__Task requirements__: As soon as the line containing "assign eligible = rd_req & ~wb_full;" appears in the material below, start returning lines exactly, and end with the line containing "READ: if (bus.mem_read_ack) begin".

__Record excerpts__:

module mem_arbiter #(
  parameter int ADDR_W         = 12,
  parameter int DATA_W         = 8,
  parameter int TIMEOUT_CYCLES = 16
) (
  input  logic          clk,
  input  logic          rst_n,
  mem_arbiter_if.slave  bus
);
  localparam int NUM_REQ = 2;

  typedef enum logic [1:0] {IDLE = 2'd0, READ = 2'd1, DONE = 2'd2} state_t;

  state_t state_q, state_d;

  logic [NUM_REQ-1:0]             rd_req, wr_req, eligible;
  logic [NUM_REQ-1:0][ADDR_W-1:0] rd_addr, wr_addr, wb_addr;
  logic [NUM_REQ-1:0][DATA_W-1:0] wr_data, wb_data, rd_data_q;
  logic [NUM_REQ-1:0]             wb_accept, wb_full, full_n, drain_q, drain_d, rd_ack_q;

  // grant_q is both the latched grant and last_grant; resets to 1 so r0 wins the first tie
  logic              grant_q, grant_d;
  logic              start_rd, finish_rd, timed_out;
  logic              mem_read_q;
  logic [ADDR_W-1:0] mem_read_addr_q;
  logic              mem_write_q;
  logic [ADDR_W-1:0] mem_write_addr_q, mw_addr_d;
  logic [DATA_W-1:0] mem_write_data_q, mw_data_d;

  assign rd_req  = {bus.r1_rd_req,  bus.r0_rd_req};
  assign rd_addr = {bus.r1_rd_addr, bus.r0_rd_addr};
  assign wr_req  = {bus.r1_wr_req,  bus.r0_wr_req};
  assign wr_addr = {bus.r1_wr_addr, bus.r0_wr_addr};
  assign wr_data = {bus.r1_wr_data, bus.r0_wr_data};

  for (genvar g = 0; g < NUM_REQ; g++) begin : g_wbuf
    mem_arb_wbuf #(.ADDR_W(ADDR_W), .DATA_W(DATA_W)) u_wbuf (
      .clk     (clk),
      .rst_n   (rst_n),
      .wr_req  (wr_req[g]),
      .wr_addr (wr_addr[g]),
      .wr_data (wr_data[g]),
      .drain   (drain_q[g]),
      .accept  (wb_accept[g]),
      .full    (wb_full[g]),
      .addr    (wb_addr[g]),
      .data    (wb_data[g])
    );
  end

  // a pending own write blocks the read so it observes that write
  assign eligible = rd_req & ~wb_full;

`ifdef MEM_ARB_TIMEOUT_EN
  localparam int TMO_W = $clog2(TIMEOUT_CYCLES + 1);
  logic [TMO_W-1:0] tmo_cnt_q;
  logic             timeout_err_q;

  // READ-cycle counter, cleared on entry to READ; sticky error flag
  always_ff @(posedge clk or negedge rst_n) begin
    if (!rst_n) begin
      tmo_cnt_q     <= '0;
      timeout_err_q <= 1'b0;
    end else begin
      if (start_rd)              tmo_cnt_q <= '0;
      else if (state_q == READ)  tmo_cnt_q <= tmo_cnt_q + 1'b1;
      if (timed_out)             timeout_err_q <= 1'b1;
    end
  end

  assign bus.timeout_err = timeout_err_q;
`else
  assign bus.timeout_err = 1'b0;
`endif

  // read FSM state register
  always_ff @(posedge clk or negedge rst_n) begin
    if (!rst_n) state_q <= IDLE;
    else        state_q <= state_d;
  end

  // read FSM next state, grant choice and completion decode
  always_comb begin
    state_d   = state_q;
    grant_d   = grant_q;
    start_rd  = 1'b0;
    finish_rd = 1'b0;
    timed_out = 1'b0;
    case (state_q)
      IDLE: if (|eligible) begin
        start_rd = 1'b1;
        state_d  = READ;
        grant_d  = (&eligible) ? ~grant_q : eligible[1];
      end
      READ: if (bus.mem_read_ack) begin
        finish_rd = 1'b1;
        state_d   = DONE;
      end
`ifdef MEM_ARB_TIMEOUT_EN
      else if (tmo_cnt_q == TMO_W'(TIMEOUT_CYCLES - 1)) begin
        finish_rd = 1'b1;
        timed_out = 1'b1;
        state_d   = DONE;
      end
`endif
      DONE:    state_d = IDLE;
      default: state_d = IDLE;
    endcase
  end

  // read datapath: grant/address latch, mem_read strobe, ack pulse and data
  always_ff @(posedge clk or negedge rst_n) begin
    if (!rst_n) begin
      grant_q         <= 1'b1;
      mem_read_q      <= 1'b0;
      mem_read_addr_q <= '0;
      rd_ack_q        <= '0;
      rd_data_q       <= '0;
    end else begin
      rd_ack_q <= '0;
      if (start_rd) begin
        grant_q         <= grant_d;
        mem_read_q      <= 1'b1;
        mem_read_addr_q <= rd_addr[grant_d];
      end else if (finish_rd) begin
        mem_read_q          <= 1'b0;
        rd_ack_q[grant_q]   <= 1'b1;
        rd_data_q[grant_q]  <= timed_out ? {DATA_W{1'b1}} : bus.mem_read_data;
      end
    end
  end

  // pick next write to drain from post-edge buffer contents; lowest index wins
  always_comb begin
    full_n    = (wb_full & ~drain_q) | wb_accept;
    drain_d   = '0;
    mw_addr_d = '0;
    mw_data_d = '0;
    for (int i = NUM_REQ - 1; i >= 0; i--) begin
      if (full_n[i]) begin
        drain_d    = '0;
        drain_d[i] = 1'b1;
        mw_addr_d  = wb_accept[i] ? wr_addr[i] : wb_addr[i];
        mw_data_d  = wb_accept[i] ? wr_data[i] : wb_data[i];
      end
    end
  end

  // registered write strobe; drain_q tells the buffer it is on the bus this cycle
  always_ff @(posedge clk or negedge rst_n) begin
    if (!rst_n) begin
      drain_q          <= '0;
      mem_write_q      <= 1'b0;
      mem_write_addr_q <= '0;
      mem_write_data_q <= '0;
    end else begin
      drain_q          <= drain_d;
      mem_write_q      <= |drain_d;
      mem_write_addr_q <= mw_addr_d;
      mem_write_data_q <= mw_data_d;
    end
  end

  assign bus.r0_rd_data     = rd_data_q[0];
  assign bus.r1_rd_data     = rd_data_q[1];
  assign bus.r0_rd_ack      = rd_ack_q[0];
  assign bus.r1_rd_ack      = rd_ack_q[1];
  assign bus.r0_wr_ready    = ~wb_full[0];
  assign bus.r1_wr_ready    = ~wb_full[1];
  assign bus.mem_read       = mem_read_q;
  assign bus.mem_read_addr  = mem_read_addr_q;
  assign bus.mem_write      = mem_write_q;
  assign bus.mem_write_addr = mem_write_addr_q;
  assign bus.mem_write_data = mem_write_data_q;
endmodule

__Your response__:
  assign eligible = rd_req & ~wb_full;

`ifdef MEM_ARB_TIMEOUT_EN
  localparam int TMO_W = $clog2(TIMEOUT_CYCLES + 1);
  logic [TMO_W-1:0] tmo_cnt_q;
  logic             timeout_err_q;

  // READ-cycle counter, cleared on entry to READ; sticky error flag
  always_ff @(posedge clk or negedge rst_n) begin
    if (!rst_n) begin
      tmo_cnt_q     <= '0;
      timeout_err_q <= 1'b0;
    end else begin
      if (start_rd)              tmo_cnt_q <= '0;
      else if (state_q == READ)  tmo_cnt_q <= tmo_cnt_q + 1'b1;
      if (timed_out)             timeout_err_q <= 1'b1;
    end
  end

  assign bus.timeout_err = timeout_err_q;
`else
  assign bus.timeout_err = 1'b0;
`endif

  // read FSM state register
  always_ff @(posedge clk or negedge rst_n) begin
    if (!rst_n) state_q <= IDLE;
    else        state_q <= state_d;
  end

  // read FSM next state, grant choice and completion decode
  always_comb begin
    state_d   = state_q;
    grant_d   = grant_q;
    start_rd  = 1'b0;
    finish_rd = 1'b0;
    timed_out = 1'b0;
    case (state_q)
      IDLE: if (|eligible) begin
        start_rd = 1'b1;
        state_d  = READ;
        grant_d  = (&eligible) ? ~grant_q : eligible[1];
      end
      READ: if (bus.mem_read_ack) begin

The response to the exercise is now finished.